Not in anyway related with the surreal folks.
I think it is not so clear cut. I mean, the multi-model nature it is pretty neat. Yes, you can use pgvector on PostgreSQL, but here you also have native graph support. If you want to have both you need to also add something like apache AGE, but arguably that is also a small ecosystem (at least IMHO as I never heard it until I actually started looking for Neo4J alternatives). Also, pgvector has a hard limit on embedding size, while surrealdb does not. For instances in which you have less than 1M elements and retrieval performance matters surreal already has an advantage.
In my personal opinion is a great overall product. Probably not the best at anything, but close enough without having to fiddle with PostgreSQL extensions or adding another piece of machinery to support graph workloads.

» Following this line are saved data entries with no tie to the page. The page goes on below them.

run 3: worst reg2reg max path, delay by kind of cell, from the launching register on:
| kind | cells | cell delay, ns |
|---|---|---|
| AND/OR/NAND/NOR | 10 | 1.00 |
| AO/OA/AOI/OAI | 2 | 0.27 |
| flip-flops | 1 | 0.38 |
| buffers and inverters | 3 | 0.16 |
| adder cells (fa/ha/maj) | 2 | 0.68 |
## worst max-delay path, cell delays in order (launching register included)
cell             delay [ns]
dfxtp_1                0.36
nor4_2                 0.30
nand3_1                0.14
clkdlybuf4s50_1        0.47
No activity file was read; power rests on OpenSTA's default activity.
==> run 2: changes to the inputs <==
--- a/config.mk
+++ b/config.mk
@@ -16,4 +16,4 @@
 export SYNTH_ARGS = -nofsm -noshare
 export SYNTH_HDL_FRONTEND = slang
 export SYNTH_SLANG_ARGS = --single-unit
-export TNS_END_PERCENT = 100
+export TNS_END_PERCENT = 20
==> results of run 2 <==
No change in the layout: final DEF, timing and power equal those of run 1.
**config.mk**
```make
export PLATFORM = sky130hd
export DESIGN_NAME = pair_regfile
export DESIGN_NICKNAME = d
export VERILOG_FILES = /design/src/rtl/pair_rf_pkg.sv /design/src/rtl/pair_rf_wdec.sv /design/src/rtl/pair_rf_rd.sv /design/src/rtl/pair_regfile.sv
export SDC_FILE = /design/constraint.sdc
export NUM_CORES = 1
export LEC_CHECK = 0
export BUFFER_PORTS_ARGS = -buffer_cell sky130_fd_sc_hd__buf_2
export CAP_MARGIN = 20
export CORE_MARGIN = 2
export CORE_UTILIZATION = 60
export DETAILED_ROUTE_END_ITERATION = 10
export MAX_ROUTING_LAYER = met4
export PLACE_DENSITY = 0.8
export SETUP_SLACK_MARGIN = 0.15
export SLEW_MARGIN = 20
export SYNTH_ARGS = -nofsm -noshare
export SYNTH_HDL_FRONTEND = slang
export SYNTH_HIERARCHICAL = 1
export SYNTH_SLANG_ARGS = --single-unit
```
**constraint.sdc**
```tcl
create_clock -name clk_i -period 2.8 [get_ports clk_i]
set_input_delay 0 -clock clk_i [delete_from_list [all_inputs] [get_ports clk_i]]
set_output_delay 0 -clock clk_i [all_outputs]
set_load 0.01 [all_outputs]
```
**src/rtl/pair_rf_pkg.sv**
```systemverilog
package pair_rf_pkg;
  // wide access requires an even index
  function automatic logic odd_wide(input logic wide, input logic lsb);
    return wide & lsb;
  endfunction
endpackage

```
**src/rtl/pair_rf_wdec.sv**
```systemverilog
module pair_rf_wdec #(
  parameter int unsigned NUM_REGS = 16,
  parameter int unsigned DATA_W   = 16,
  parameter logic [NUM_REGS-1:0] DEST_MASK = '1,
  localparam int unsigned IDX_W  = $clog2(NUM_REGS),
  localparam int unsigned WORD_W = 2 * DATA_W
) (
  input  logic                             en_i,
  input  logic [IDX_W-1:0]                 idx_i,
  input  logic                             wide_i,
  input  logic [WORD_W-1:0]                data_i,
  output logic [NUM_REGS-1:0]              we_o,
  output logic [NUM_REGS-1:0][DATA_W-1:0]  wd_o,
  output logic                             err_o
);
  import pair_rf_pkg::*;

  logic [IDX_W-1:0] hi_idx;
  logic             dest_ok;
  logic             bad;

  always_comb begin
    hi_idx  = idx_i | IDX_W'(1);
    dest_ok = DEST_MASK[idx_i] & (~wide_i | DEST_MASK[hi_idx]);
    bad     = odd_wide(wide_i, idx_i[0]) | ~dest_ok;
    err_o   = en_i & bad;
  end

  for (genvar i = 0; i < NUM_REGS; i++) begin : g_dec
    localparam logic [IDX_W-1:0] SELF = IDX_W'(i);
    localparam bit               ODD  = (i % 2) == 1;
    assign we_o[i] = en_i & ~bad & ((idx_i == SELF) | (wide_i & (hi_idx == SELF)));
    if (ODD) begin : g_odd
      assign wd_o[i] = wide_i ? data_i[WORD_W-1:DATA_W] : data_i[DATA_W-1:0];
    end else begin : g_even
      assign wd_o[i] = data_i[DATA_W-1:0];
    end
  end
endmodule

```
**src/rtl/pair_rf_rd.sv**
```systemverilog
module pair_rf_rd #(
  parameter int unsigned NUM_REGS = 16,
  parameter int unsigned DATA_W   = 16,
  localparam int unsigned IDX_W  = $clog2(NUM_REGS),
  localparam int unsigned WORD_W = 2 * DATA_W
) (
  input  logic [NUM_REGS-1:0][DATA_W-1:0] regs_i,
  input  logic [IDX_W-1:0]                idx_i,
  input  logic                            wide_i,
  output logic [WORD_W-1:0]               data_o,
  output logic                            err_o
);
  import pair_rf_pkg::*;

  logic [IDX_W-1:0] hi_idx;

  always_comb begin
    hi_idx = idx_i | IDX_W'(1);
    err_o  = odd_wide(wide_i, idx_i[0]);
    if (err_o)       data_o = '0;
    else if (wide_i) data_o = {regs_i[hi_idx], regs_i[idx_i]};
    else             data_o = {{DATA_W{1'b0}}, regs_i[idx_i]};
  end

  always_comb begin
    if (err_o) assert_rd_err_zero_R5: assert (data_o == '0);
  end
endmodule

```
**src/rtl/pair_regfile.sv**
```systemverilog
module pair_regfile #(
  parameter int unsigned NUM_REGS = 16,
  parameter int unsigned DATA_W   = 16,
  parameter logic [NUM_REGS-1:0] MUL_DEST_MASK = 16'h00FF,
  localparam int unsigned IDX_W  = $clog2(NUM_REGS),
  localparam int unsigned WORD_W = 2 * DATA_W
) (
  input  logic              clk_i,
  input  logic              rst_ni,
  input  logic [IDX_W-1:0]  ra_idx_i,
  input  logic              ra_wide_i,
  output logic [WORD_W-1:0] ra_data_o,
  output logic              ra_err_o,
  input  logic [IDX_W-1:0]  rb_idx_i,
  input  logic              rb_wide_i,
  output logic [WORD_W-1:0] rb_data_o,
  output logic              rb_err_o,
  input  logic              wr_en_i,
  input  logic [IDX_W-1:0]  wr_idx_i,
  input  logic              wr_wide_i,
  input  logic [WORD_W-1:0] wr_data_i,
  output logic              wr_err_o,
  input  logic              mw_en_i,
  input  logic [IDX_W-1:0]  mw_idx_i,
  input  logic              mw_wide_i,
  input  logic [WORD_W-1:0] mw_data_i,
  output logic              mw_err_o
);
  logic [NUM_REGS-1:0][DATA_W-1:0] regs_q, regs_nxt, gw_wd, mw_wd;
  logic [NUM_REGS-1:0]             gw_we, mw_we;

  pair_rf_wdec #(.NUM_REGS(NUM_REGS), .DATA_W(DATA_W), .DEST_MASK('1)) u_gen_dec (
    .en_i(wr_en_i), .idx_i(wr_idx_i), .wide_i(wr_wide_i), .data_i(wr_data_i),
    .we_o(gw_we), .wd_o(gw_wd), .err_o(wr_err_o)
  );

  pair_rf_wdec #(.NUM_REGS(NUM_REGS), .DATA_W(DATA_W), .DEST_MASK(MUL_DEST_MASK)) u_mul_dec (
    .en_i(mw_en_i), .idx_i(mw_idx_i), .wide_i(mw_wide_i), .data_i(mw_data_i),
    .we_o(mw_we), .wd_o(mw_wd), .err_o(mw_err_o)
  );

  for (genvar i = 0; i < NUM_REGS; i++) begin : g_reg
    // multiply path has priority on collision
    always_comb begin
      if (mw_we[i])      regs_nxt[i] = mw_wd[i];
      else if (gw_we[i]) regs_nxt[i] = gw_wd[i];
      else               regs_nxt[i] = regs_q[i];
    end
    always_ff @(posedge clk_i or negedge rst_ni) begin
      if (!rst_ni) regs_q[i] <= '0;
      else         regs_q[i] <= regs_nxt[i];
    end
  end

  // reads tap the next-state vector: write-through bypass
  pair_rf_rd #(.NUM_REGS(NUM_REGS), .DATA_W(DATA_W)) u_rd_a (
    .regs_i(regs_nxt), .idx_i(ra_idx_i), .wide_i(ra_wide_i),
    .data_o(ra_data_o), .err_o(ra_err_o)
  );

  pair_rf_rd #(.NUM_REGS(NUM_REGS), .DATA_W(DATA_W)) u_rd_b (
    .regs_i(regs_nxt), .idx_i(rb_idx_i), .wide_i(rb_wide_i),
    .data_o(rb_data_o), .err_o(rb_err_o)
  );

  assert_narrow_write_R2: assert property (@(posedge clk_i) disable iff (!rst_ni)
    (wr_en_i && !wr_wide_i && !mw_en_i) |=>
      regs_q[$past(wr_idx_i)] == $past(wr_data_i[DATA_W-1:0]));

  assert_wide_write_R3: assert property (@(posedge clk_i) disable iff (!rst_ni)
    (wr_en_i && wr_wide_i && !wr_idx_i[0] && !mw_en_i) |=>
      (regs_q[$past(wr_idx_i) | IDX_W'(1)] == $past(wr_data_i[WORD_W-1:DATA_W]) &&
       regs_q[$past(wr_idx_i)] == $past(wr_data_i[DATA_W-1:0])));

  assert_odd_blocked_R5: assert property (@(posedge clk_i) disable iff (!rst_ni)
    (wr_en_i && wr_wide_i && wr_idx_i[0] && !mw_en_i) |=> $stable(regs_q));

  assert_odd_read_err_R5: assert property (@(posedge clk_i) disable iff (!rst_ni)
    (ra_wide_i && ra_idx_i[0]) |-> (ra_err_o && ra_data_o == '0));

  assert_mul_dropped_R6: assert property (@(posedge clk_i) disable iff (!rst_ni)
    (mw_err_o && !wr_en_i) |=> $stable(regs_q));

  assert_bypass_R7: assert property (@(posedge clk_i) disable iff (!rst_ni)
    (wr_en_i && !wr_wide_i && !mw_en_i && !ra_wide_i && ra_idx_i == wr_idx_i) |->
      ra_data_o == {{DATA_W{1'b0}}, wr_data_i[DATA_W-1:0]});

  assert_mul_wins_R8: assert property (@(posedge clk_i) disable iff (!rst_ni)
    (wr_en_i && mw_en_i && !mw_err_o && !wr_wide_i && !mw_wide_i && wr_idx_i == mw_idx_i) |=>
      regs_q[$past(mw_idx_i)] == $past(mw_data_i[DATA_W-1:0]));
endmodule

```
== Word-level counts from Yosys, hierarchy flattened ==
Memories as Yosys holds them, arrays and structs flattened.
Cells that the tools add are included.
Operators by class
  $lt $le $gt $ge: 8
  equality and inequality tests: 44
  multiplexer cells: 50
  bitwise gates (word level): 88
  reductions and logical operators: 6
Operator list (number)
  16-bit 2-to-1 mux: 38
  16-bit binary-select mux with 4-bit select: 2
  32-bit 2-to-1 mux: 4
  16-bit binary-select mux with 3-bit select: 2
  4-bit equality test (second input constant): 16
  1-bit bitwise AND: 60
  4-bit by 5-bit < comparator with 1-bit output (second input constant): 8
  4-bit by 3-bit equality test with 1-bit output (second input constant): 8
  3-bit equality test (second input constant): 8
  1-bit bitwise OR: 22
  4-bit by 2-bit equality test with 1-bit output (second input constant): 4
  4-bit logical NOT: 4
  3-bit by 2-bit equality test with 1-bit output (second input constant): 4
  4-bit by 1-bit equality test with 1-bit output (second input constant): 2
  3-bit by 1-bit equality test with 1-bit output (second input constant): 2
  3-bit logical NOT: 2
  1-bit NOT: 6
  1-bit 2-to-1 mux: 4
Storage, ports and cells
  register bits: 256
  ROM bits: 48
  output and inout bits: 68
  logic and storage cells: 216
  memories: 4
Memory list
  (no name shown): words 16, bits a word 1, rd ports 1, clocked after memory_dff 0, write ports 0, line pair_rf_wdec.sv:24  | dest_ok = DEST_MASK[idx_i] & (~wide_i | DEST_MASK[hi_idx]);
  (no name shown): words 16, bits a word 1, rd ports 1, clocked after memory_dff 0, write ports 0, line pair_rf_wdec.sv:24
  (no name shown): words 8, bits a word 1, rd ports 1, clocked after memory_dff 0, write ports 0, line pair_rf_wdec.sv:24
  (no name shown): words 8, bits a word 1, rd ports 1, clocked after memory_dff 0, write ports 0, line pair_rf_wdec.sv:24

== Logic depth before layout (Yosys ltp) ==
Gate-level depths: netlist (run 1).
  depth in word-level cells: 15
  mapped depth: 10
  depth with buffers taken out: 8

== Cells and area by module ==
The synthesis (run 1) kept the hierarchy.
Modules (own cells, without submodules)
  pair_regfile: times used 1, cells an instance 1104, area each 11931.4 µm²
  pair_rf_rd: times used 2, cells an instance 227, area each 2357.3 µm²
  pair_rf_wdec at u_mul_dec: times used 1, cells an instance 281, area each 2188.3 µm²
  pair_rf_wdec at u_gen_dec: times used 1, cells an instance 283, area each 2145.8 µm²

== Worst setup path before layout (run 1) ==
Ideal clock, no wire load.
  path type: input port to output port
  start: input wr_wide_i
  end: output ra_data_o[13]
  arrival: 2014 ps
  required time: 2800 ps
  path slack: 786 ps
  stages: 10
  cells stage by stage: buf_6 -> xnor2_2 -> nor4_1 -> buf_6 -> buf_12 -> mux2i_1 -> o21ai_1 -> mux4_2 -> a221oi_1 -> nor2_1
RTL lines
  from (decl): line pair_regfile.sv:20  | input logic wr_wide_i,
  to (decl): line pair_regfile.sv:12  | output logic [WORD_W-1:0] ra_data_o,

==> results.yml, run 1 <==
clock_network:
  cts_buffers: 28
  clock_transition_at_the_registers_of_the_reported_paths_ns: 0.05
  cts-root-to-sink-buffers: 3
  post_cts_buffers: 0
  clock_sinks: 256
  ctsRootBufferMaster: "clkbuf_16"
  htree_levels: 1
  clk-insertion-delay-late_ns: 0.56
  tritoncts_clock_tree: "built"
status:
  run_status: "finished, final reports clean"
timing:
  finClkSkew_ns: 0
  fmax_mhz: 385.1
  final_hold_viol_count: 0
  period_needed_ns: 2.597
  min_setup_slack_post_route_ns: 0.2032
  fin_tns_setup_ns: 0
  final-setup-viol-count: 0
  tightest_slew_ns: 1.287
  grt_setup_unrepaired: "yes"
  timing_max_transition_violations_final: 0
  post-route-period-util_pct: 92.74
  max-slew-margin-rel_pct: 13.86
placed_design:
  detailedPlace.worstSlack_ns: 0.2035
  port-buffer-count: 155
  gp_routability_congestion: 0.9881
  place_hpwl_mm: 40.41
  place_area_mm2: 0.01843
min_path:
  min-delay-path-class: "in2reg"
synthesis:
  synth_cell_types: 40
  netlist_area_mm2: 0.02098
  synth_edf_count: 0
  postSynth.asyncResetShare_pct: 100.0
  ys_seq_elements: 256
  synthesis.instances: 2122
  synthesis.yosys.warnings: 6
  yosysSeqAreaShare_pct: 30.53
  post_synth.cell_area_avg_um2: 9.887
  synthFlopType: "dfrtp_1"
die:
  start_util_pct: 60.89
  chip_width_um: 191.0
  fp.dieArea_mm2: 0.03648
  io_pins: 156
  core_mm2: 0.03446
  chipHeight_um: 191.0
  std_cell_rows: 68
finish:
  fin_util_pct: 57.87
  finish.net_count: 1876
  highest_count_cells_in_the_layout_ignoring_fill_and_taps: "mux2i_1, nand2_1, dfrtp_1"
  layout.cells.most_common: "mux2i_1"
  area.growth.synth_to_final_pct: -4.956
  final_cell_area_mm2: 0.01994
  largest_register_by_flop_count: "regs_q"
  largestRegisters: "regs_q x256"
  largest_register_ffs: 256
  share_of_post_route_cells_with_drive_strength_above_1_pct: 21.77
pwr:
  total_leakage_power_nw: 7.867
  cellPowerDensity_mw_per_mm2: 622.8
  ir_drop_v: 0.0004639
  totalPowerFinal_mw: 12.42
critical_path:
  timing.critical_path.required_ns: 2.80
  path_max_fanout: 9
  slowest_stage: "mux4_1"
  critical_setup_path_kind: "in2out"
  crit_arrival_ns: 2.60
  critical_path.n_buffers_inverters: 3
  critical_path.top_delay_family: "multiplexers"
  critical_path.max_stage_delay_ns: 0.59
  worstPathCellList: "dlygate4sd3_1 > buf_2 > mux2_2 > mux2i_1 > o21ai_0 > mux4_1 > mux2i_1 > o22ai_1 > buf_2"
  cp-end-kind: "primary output"
  startpoint_type: "input pin"
grt:
  global_route_congestion_overflow_total: 0
  gr-usage-all-layers_pct: 33.73
  antenna_found_initial: 1
  first_global_vias: 14373
  grt_start_max_net_pins: 97
  grt_pass1_wl_mm: 90.24
detailed_routing:
  detail_route.vias_per_cell: 6.659
  dr_total_vias: 15089
  drt_first_iter_violations: 2231
  antenna_violating_nets_post_route: 0
  post_drt_wl_per_cell_um: 26.49
  routed_wirelength_mm: 60.03
  drc: 0
  drt-pass1-iter-count: 7
run:
  timing.max_cap.violations: 0
==> synthesized netlist by cell type, types with 12 or more instances <==
cell type	instances	area share, %
buf_12	20	1.9
o22ai_1	12	0.36
nand2_1	331	5.9
buf_4	492	18
mux4_1	16	2.0
buf_6	26	1.4
a21oi_1	35	0.83
mux2_2	16	0.86
a22oi_1	12	0.43
nor2_1	19	0.34
buf_2	44	1.0
mux4_2	84	9.0
o21ai_0	110	2.6
o21ai_1	172	4.1
mux2i_1	336	16
a221oi_1	34	1.4
mux2_1	16	0.86
clkbuf_1	32	0.57
dfrtp_1	256	31
==> stage by stage <==
stage	cells	hold slack, ns
2_1_floorplan	2129	-0.2956
3_3_place_gp	2165	0.08681
3_5_place_dp	2165	0.09262
4_1_cts	2265	0.04045
5_1_grt	2266	0.03288
6_report	2266	0.005440
==> worst paths after layout <==
kind	from	to	slack, ns	cells past startpoint
min reg2reg	regs_q[55]	regs_q[55]	0.60	2
min in group asynchronous	rst_ni	regs_q[160]	0.06	2
max reg2reg	regs_q[79]	regs_q[79]	1.42	3
max in group asynchronous	rst_ni	regs_q[63]	1.79	3
max	wr_data_i[4]	ra_data_o[4]	0.20	9
min	mw_data_i[16]	regs_q[48]	0.005	4
==> power by group <==
group | leakage, nW | internal [mW] | total (mW) | switching, mW
combinational | 4.25 | 1.55 | 3.81 | 2.26
clock | 0.485 | 2.44 | 4.02 | 1.58
sequential | 3.14 | 4.39 | 4.59 | 0.200
total | 7.87 | 8.38 | 12.4 | 4.04
==> tightest hold or removal path, delay by kind of cell <==
family	cells	cell delay (ns)
muxes	1	0.25
AOI/OAI and AO/OA	1	0.12
buffers and inverters	1	0.07
and+or+nand+nor	1	0.07
==> routing by layer <==
| metal | share of wire, % | global-route usage, % | wire length [um] |
|---|---|---|---|
| met3 | 12 | 6.683 | 6912 |
| met4 | 5.4 | 15.24 | 3271 |
| met2 | 45 | 49.37 | 26820 |
| met5 | 0 | - | 0 |
| met1 | 38 | 45.47 | 23030 |
==> kinds of logic after synthesis <==
logic type | count (synthesis) | synth area share, %
buf+inv | 630 | 23.03
mux | 468 | 28.77
simple gates | 384 | 7.413
compound gates | 381 | 10.08
flops | 256 | 30.53
xor+xnor | 2 | 0.1551
other cells | 1 | 0.01787
==> layout make-up <==
cell class / instances / area, um^2
fill: 2781 / 14520
multi-input combinational: 1243 / 9920
sequential: 256 / 6406
timing repair buffer: 253 / 2022
clock buffer: 43 / 848.3
tap: 455 / 569.3
clock inverter: 9 / 150.1
inverter: 6 / 22.52
antenna: 1 / 2.502
==> repair_timing <==
item / 4_1_cts / 5_1_grt
hold buffers: 48 / 0
resized for setup: 0 / 18
setup endpoints to repair: 0 / 17
hold endpoints to repair: 205 / 0
No activity file was read; power rests on OpenSTA's default activity.
==> run 2, diff against run 1 <==
- CTS_BUF_LIST: unset -> sky130_fd_sc_hd__clkbuf_4
==> run 2 against run 1 <==
Effect of this change:
- via count rose by 6.8%
- first-iteration DRC count rose by 16%
- die area is the same
- core utilization increased by 3.2 points
- non-clock buffer count increased by 106
- register-to-register slack worse by 0.04 ns
- largest cell class unchanged
- largest power group unchanged
==> results.yml, run 2 (synthesized netlist as in run 1, its figures left out) <==
status:
  run_status: "finished, final reports clean"
die:
  chipHeight_um: 191.0
  io_pins: 156
  std_cell_rows: 68
  fp.dieArea_mm2: 0.03648
  start_util_pct: 60.89
  chip_width_um: 191.0
  core_mm2: 0.03446
clock_network:
  clock_transition_at_the_registers_of_the_reported_paths_ns: 0.07
  cts-root-to-sink-buffers: 3
  clock_sinks: 256
  tritoncts_clock_tree: "built"
  clk-insertion-delay-late_ns: 0.67
  ctsRootBufferMaster: "clkbuf_4"
  cts_buffers: 73
  htree_levels: 3
finish:
  area.growth.synth_to_final_pct: 0.3278
  layout.cells.most_common: "mux2i_1"
  finish.net_count: 2027
  largestRegisters: "regs_q x256"
  highest_count_cells_in_the_layout_ignoring_fill_and_taps: "mux2i_1, nand2_1, dfrtp_1"
  fin_util_pct: 61.09
  largest_register_ffs: 256
  largest_register_by_flop_count: "regs_q"
  fillers: 2664
  share_of_post_route_cells_with_drive_strength_above_1_pct: 24.57
detailed_routing:
  drc: 0
  detail_route.vias_per_cell: 6.591
  dr_total_vias: 16115
  post_drt_wl_per_cell_um: 26.17
  drt_first_iter_violations: 2594
  antenna_violating_nets_post_route: 0
  drt-pass1-iter-count: 6
  routed_wirelength_mm: 63.99
critical_path:
  cp-end-kind: "primary output"
  path_max_fanout: 3
  crit_arrival_ns: 2.74
  critical_setup_path_kind: "reg2out"
  startpoint_type: "register"
  timing.critical_path.required_ns: 2.80
pwr:
  cellPowerDensity_mw_per_mm2: 592.2
  total_leakage_power_nw: 8.465
  ir_drop_v: 0.0002508
run:
  timing.max_cap.violations: 0
timing:
  timing_max_transition_violations_final: 0
  final-setup-viol-count: 0
  finClkSkew_ns: 0
  fin_tns_setup_ns: 0
  period_needed_ns: 2.742
  tightest_slew_ns: 1.395
  max-slew-margin-rel_pct: 6.652
  fmax_mhz: 364.6
  grt_setup_unrepaired: "yes"
  final_hold_viol_count: 0
  post-route-period-util_pct: 97.94
grt:
  antenna_found_initial: 3
  global_route_congestion_overflow_total: 0
  gr-usage-all-layers_pct: 35.35
  first_global_vias: 15522
  grt_pass1_wl_mm: 94.56
  grt_start_max_net_pins: 97
placed_design:
  place_hpwl_mm: 40.41
  port-buffer-count: 155
  gp_routability_congestion: 0.9881
min_path:
  min-delay-path-class: "in2reg"
==> run 2: cell types whose count changed in the layout (fill, tap and decap cells not counted), moves of 5 or more <==
cell and delta:
clkbuf_4 +114, dlygate4sd3_1 +95, clkbuf_16 -25, clkbuf_1 -7
clkbuf_8 -7, o21ai_0 -7, buf_4 +5, clkinv_1 +5
==> run 2: per-stage QoR <==
stage | cell area, um^2 | total power, mW | worst slack (ns) | hold WS, ns | cells
final | 21050 | 12.47 | 0.05755 | 0.02300 | 2445
after global routing | 21050 | 12.98 | 0.1107 | 0.02572 | 2444
after CTS | 20780 | 12.14 | 0.1616 | 0.001244 | 2431
after detailed placement | 18430 | 8.125 | 0.2035 | 0.09262 | 2165
after global placement | 18430 | 7.955 | 0.2483 | 0.08681 | 2165
after floorplan | 21010 | 7.556 | 0.7857 | -0.2956 | 2129
==> run 2: worst max-delay path, cell delays in order, from the launching register on <==
cell      delay, ns
dfrtp_1        0.33
mux2i_1        0.06
o21ai_0        0.43
mux2i_1        0.21
a221oi_2       0.40
a22oi_1        0.15
o21ai_1        0.27
buf_2          0.19
==> run 2: cell type report <==
cell class / instances / area (um^2) / area share (%)
diodes: 4 / 10.01 / 0.04755
clock buffers: 114 / 855.8 / 4.066
clock inverters: 8 / 57.56 / 0.2734
inverters: 6 / 22.52 / 0.1070
multi-input cells: 1243 / 9985 / 47.44
flip-flops and latches: 256 / 6406 / 30.43
well taps: 455 / 569.3 / 2.705
repair buffers: 359 / 3143 / 14.93
==> run 2: worst paths after layout <==
| path | slack, ns | depth (start not counted) | endpoint | startpoint |
|---|---|---|---|---|
| worst max register to register | 1.38 | 3 | regs_q[65] | regs_q[65] |
| worst max-delay path | 0.06 | 7 | ra_data_o[3] | regs_q[99] |
| max in group asynchronous | 1.40 | 4 | regs_q[63] | rst_ni |
| worst min-delay path | 0.02 | 4 | regs_q[51] | wr_data_i[19] |
| min in group asynchronous | 0.49 | 3 | regs_q[160] | rst_ni |
| worst min register to register | 0.59 | 2 | regs_q[37] | regs_q[37] |
==> run 2: what timing repair did <==
item	CTS	global route
endpoints found under the setup margin	0	29
setup buffers	0	6
hold buffers	144	0
hold endpoints to repair	482	0
resized for setup	0	35
==> run 2: where the power goes <==
part	switching, mW	total, mW	internal [mW]
sequential	0.205	4.59	4.39
clock	1.68	3.60	1.92
combinational	2.40	4.27	1.88
==> run 2: routing by layer <==
metal	global-route usage (%)	part of all wire, %	wire length [um]	up-vias
met5	-	0	0	-
met4	18.90	6.9	4396	0
met3	7.692	12	7575	339
met2	51.45	45	28630	1257
met1	46.26	37	23390	7840
li1	-	-	-	6679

The only thing I don't like is that they didn't use either pure SQL nor Cipher for the query(ies) language(s). They roll their own blend, meaning that you will likely need more work to move in the ecosystem and you can't fully use the muscle memory of users that worked with other DBs before.
I appreciate having the option, but for most use cases on Pg, you are better off just using JOINs or switch to Neo4j for your graph workloads. I switched some workloads back to using different approaches of approximating "connectedness" in Pg (e.g. using Jaccard similarity)
If you do go down this route, the easiest way to get coding agents to figure out AGE is actually their regressions SQL tests: https://github.com/apache/age/tree/master/regress/sql
This has a lot of examples for the agent to know what will/won't work with AGE versus Neo4j Cypher.